# [Task prompt]
Reproduce all the data, character for character.

(Data to examine begins)

<file path="src/rtl/tmr_pkg.sv">
package tmr_pkg;
  // Strobes from control to datapath, one bundle per cycle
  typedef struct packed {
    logic clear;       // zero the counter
    logic tick;        // prescaler pulse, advance counter
    logic loadHigh;    // drive high byte onto read data
    logic loadLow;     // drive a low byte onto read data
    logic lowFromBuf;  // low byte comes from the held copy
    logic capture;     // copy live low byte into holding buffer
  } tmrStrobe_t;
endpackage

</file>
<file path="src/rtl/tmr_ctrl.sv">
module tmr_ctrl
  import tmr_pkg::*;
#(
  parameter int SEL_W   = 3,
  parameter int DIV_W   = 6,
  parameter int BUS_W   = 8,
  parameter int CLR_BIT = 4
) (
  input  logic             clk,
  input  logic             rstN,
  input  logic             ctlWr,
  input  logic [BUS_W-1:0] ctlData,
  input  logic             rdStrobe,
  input  logic             rdSelHigh,
  output tmrStrobe_t       strobes,
  output logic             heldOut,
  output logic [SEL_W-1:0] selOut
);
  localparam int MAX_SHIFT = DIV_W;

  logic [SEL_W-1:0] selReg;
  logic [DIV_W-1:0] divCnt;
  logic [DIV_W-1:0] divMask;
  logic             held;
  logic             clearCmd;
  logic             rdHigh;
  logic             rdLow;

  assign clearCmd = ctlWr & ctlData[CLR_BIT];
  assign rdHigh   = rdStrobe & rdSelHigh;
  assign rdLow    = rdStrobe & ~rdSelHigh;

  // Divide mask: codes beyond the widest divider saturate at 2^MAX_SHIFT
  always_comb begin
    divMask = '0;
    for (int b = 0; b < DIV_W; b++) begin
      if (b < MAX_SHIFT && int'(selReg) > b) divMask[b] = 1'b1;
    end
  end

  always_ff @(posedge clk) begin
    if (!rstN) begin
      selReg <= '0;
      divCnt <= '0;
      held   <= 1'b0;
    end else begin
      if (ctlWr) selReg <= ctlData[SEL_W-1:0];
      if (clearCmd) divCnt <= '0;
      else          divCnt <= divCnt + 1'b1;
      if (clearCmd || rdLow) held <= 1'b0;
      else if (rdHigh)       held <= 1'b1;
    end
  end

  always_comb begin
    strobes.clear      = clearCmd;
    strobes.tick       = ((divCnt & divMask) == divMask);
    strobes.loadHigh   = rdHigh;
    strobes.loadLow    = rdLow;
    strobes.lowFromBuf = held;
    strobes.capture    = rdHigh & ~held;
  end

  assign heldOut = held;
  assign selOut  = selReg;
endmodule

</file>
<file path="src/rtl/tmr_datapath.sv">
module tmr_datapath
  import tmr_pkg::*;
#(
  parameter int BUS_W = 8,
  parameter int CNT_W = 16
) (
  input  logic             clk,
  input  logic             rstN,
  input  tmrStrobe_t       strobes,
  output logic [BUS_W-1:0] rdData,
  output logic [CNT_W-1:0] cntOut,
  output logic [BUS_W-1:0] bufOut
);
  localparam int HI_LSB = CNT_W - BUS_W;

  logic [CNT_W-1:0] cnt;
  logic [BUS_W-1:0] lowBuf;
  logic [BUS_W-1:0] liveHigh;
  logic [BUS_W-1:0] liveLow;

  assign liveHigh = cnt[CNT_W-1:HI_LSB];
  assign liveLow  = cnt[BUS_W-1:0];

  always_ff @(posedge clk) begin
    if (!rstN) begin
      cnt    <= '0;
      lowBuf <= '0;
      rdData <= '0;
    end else begin
      if (strobes.clear)     cnt <= '0;
      else if (strobes.tick) cnt <= cnt + 1'b1;
      if (strobes.capture) lowBuf <= liveLow;
      if (strobes.loadHigh)     rdData <= liveHigh;
      else if (strobes.loadLow) rdData <= strobes.lowFromBuf ? lowBuf : liveLow;
    end
  end

  assign cntOut = cnt;
  assign bufOut = lowBuf;
endmodule

</file>
<file path="src/rtl/prescaled_timer.sv">
module prescaled_timer
  import tmr_pkg::*;
#(
  parameter int SEL_W   = 3,
  parameter int DIV_W   = 6,
  parameter int BUS_W   = 8,
  parameter int CNT_W   = 16,
  parameter int CLR_BIT = 4
) (
  input  logic             clk,
  input  logic             rstN,
  input  logic             ctlWr,
  input  logic [BUS_W-1:0] ctlData,
  input  logic             rdStrobe,
  input  logic             rdSelHigh,
  output logic [BUS_W-1:0] rdData
);
  tmrStrobe_t       strobes;
  logic             heldFlag;
  logic [SEL_W-1:0] selVal;
  logic [CNT_W-1:0] cntVal;
  logic [BUS_W-1:0] bufVal;

  tmr_ctrl #(.SEL_W(SEL_W), .DIV_W(DIV_W), .BUS_W(BUS_W), .CLR_BIT(CLR_BIT)) u_ctrl (
    .clk(clk), .rstN(rstN), .ctlWr(ctlWr), .ctlData(ctlData),
    .rdStrobe(rdStrobe), .rdSelHigh(rdSelHigh),
    .strobes(strobes), .heldOut(heldFlag), .selOut(selVal)
  );

  tmr_datapath #(.BUS_W(BUS_W), .CNT_W(CNT_W)) u_data (
    .clk(clk), .rstN(rstN), .strobes(strobes),
    .rdData(rdData), .cntOut(cntVal), .bufOut(bufVal)
  );
endmodule

</file>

(Data to examine ends)

# [Answer]
<file path="src/rtl/tmr_pkg.sv">
package tmr_pkg;
  // Strobes from control to datapath, one bundle per cycle
  typedef struct packed {
    logic clear;       // zero the counter
    logic tick;        // prescaler pulse, advance counter
    logic loadHigh;    // drive high byte onto read data
    logic loadLow;     // drive a low byte onto read data
    logic lowFromBuf;  // low byte comes from the held copy
    logic capture;     // copy live low byte into holding buffer
  } tmrStrobe_t;
endpackage

</file>
<file path="src/rtl/tmr_ctrl.sv">
module tmr_ctrl
  import tmr_pkg::*;
#(
  parameter int SEL_W   = 3,
  parameter int DIV_W   = 6,
  parameter int BUS_W   = 8,
  parameter int CLR_BIT = 4
) (
  input  logic             clk,
  input  logic             rstN,
  input  logic             ctlWr,
  input  logic [BUS_W-1:0] ctlData,
  input  logic             rdStrobe,
  input  logic             rdSelHigh,
  output tmrStrobe_t       strobes,
  output logic             heldOut,
  output logic [SEL_W-1:0] selOut
);
  localparam int MAX_SHIFT = DIV_W;

  logic [SEL_W-1:0] selReg;
  logic [DIV_W-1:0] divCnt;
  logic [DIV_W-1:0] divMask;
  logic             held;
  logic             clearCmd;
  logic             rdHigh;
  logic             rdLow;

  assign clearCmd = ctlWr & ctlData[CLR_BIT];
  assign rdHigh   = rdStrobe & rdSelHigh;
  assign rdLow    = rdStrobe & ~rdSelHigh;

  // Divide mask: codes beyond the widest divider saturate at 2^MAX_SHIFT
  always_comb begin
    divMask = '0;
    for (int b = 0; b < DIV_W; b++) begin
      if (b < MAX_SHIFT && int'(selReg) > b) divMask[b] = 1'b1;
    end
  end

  always_ff @(posedge clk) begin
    if (!rstN) begin
      selReg <= '0;
      divCnt <= '0;
      held   <= 1'b0;
    end else begin
      if (ctlWr) selReg <= ctlData[SEL_W-1:0];
      if (clearCmd) divCnt <= '0;
      else          divCnt <= divCnt + 1'b1;
      if (clearCmd || rdLow) held <= 1'b0;
      else if (rdHigh)       held <= 1'b1;
    end
  end

  always_comb begin
    strobes.clear      = clearCmd;
    strobes.tick       = ((divCnt & divMask) == divMask);
    strobes.loadHigh   = rdHigh;
    strobes.loadLow    = rdLow;
    strobes.lowFromBuf = held;
    strobes.capture    = rdHigh & ~held;
  end

  assign heldOut = held;
  assign selOut  = selReg;
endmodule

</file>
<file path="src/rtl/tmr_datapath.sv">
module tmr_datapath
  import tmr_pkg::*;
#(
  parameter int BUS_W = 8,
  parameter int CNT_W = 16
) (
  input  logic             clk,
  input  logic             rstN,
  input  tmrStrobe_t       strobes,
  output logic [BUS_W-1:0] rdData,
  output logic [CNT_W-1:0] cntOut,
  output logic [BUS_W-1:0] bufOut
);
  localparam int HI_LSB = CNT_W - BUS_W;

  logic [CNT_W-1:0] cnt;
  logic [BUS_W-1:0] lowBuf;
  logic [BUS_W-1:0] liveHigh;
  logic [BUS_W-1:0] liveLow;

  assign liveHigh = cnt[CNT_W-1:HI_LSB];
  assign liveLow  = cnt[BUS_W-1:0];

  always_ff @(posedge clk) begin
    if (!rstN) begin
      cnt    <= '0;
      lowBuf <= '0;
      rdData <= '0;
    end else begin
      if (strobes.clear)     cnt <= '0;
      else if (strobes.tick) cnt <= cnt + 1'b1;
      if (strobes.capture) lowBuf <= liveLow;
      if (strobes.loadHigh)     rdData <= liveHigh;
      else if (strobes.loadLow) rdData <= strobes.lowFromBuf ? lowBuf : liveLow;
    end
  end

  assign cntOut = cnt;
  assign bufOut = lowBuf;
endmodule

</file>
<file path="src/rtl/prescaled_timer.sv">
module prescaled_timer
  import tmr_pkg::*;
#(
  parameter int SEL_W   = 3,
  parameter int DIV_W   = 6,
  parameter int BUS_W   = 8,
  parameter int CNT_W   = 16,
  parameter int CLR_BIT = 4
) (
  input  logic             clk,
  input  logic             rstN,
  input  logic             ctlWr,
  input  logic [BUS_W-1:0] ctlData,
  input  logic             rdStrobe,
  input  logic             rdSelHigh,
  output logic [BUS_W-1:0] rdData
);
  tmrStrobe_t       strobes;
  logic             heldFlag;
  logic [SEL_W-1:0] selVal;
  logic [CNT_W-1:0] cntVal;
  logic [BUS_W-1:0] bufVal;

  tmr_ctrl #(.SEL_W(SEL_W), .DIV_W(DIV_W), .BUS_W(BUS_W), .CLR_BIT(CLR_BIT)) u_ctrl (
    .clk(clk), .rstN(rstN), .ctlWr(ctlWr), .ctlData(ctlData),
    .rdStrobe(rdStrobe), .rdSelHigh(rdSelHigh),
    .strobes(strobes), .heldOut(heldFlag), .selOut(selVal)
  );

  tmr_datapath #(.BUS_W(BUS_W), .CNT_W(CNT_W)) u_data (
    .clk(clk), .rstN(rstN), .strobes(strobes),
    .rdData(rdData), .cntOut(cntVal), .bufOut(bufVal)
  );
endmodule

</file>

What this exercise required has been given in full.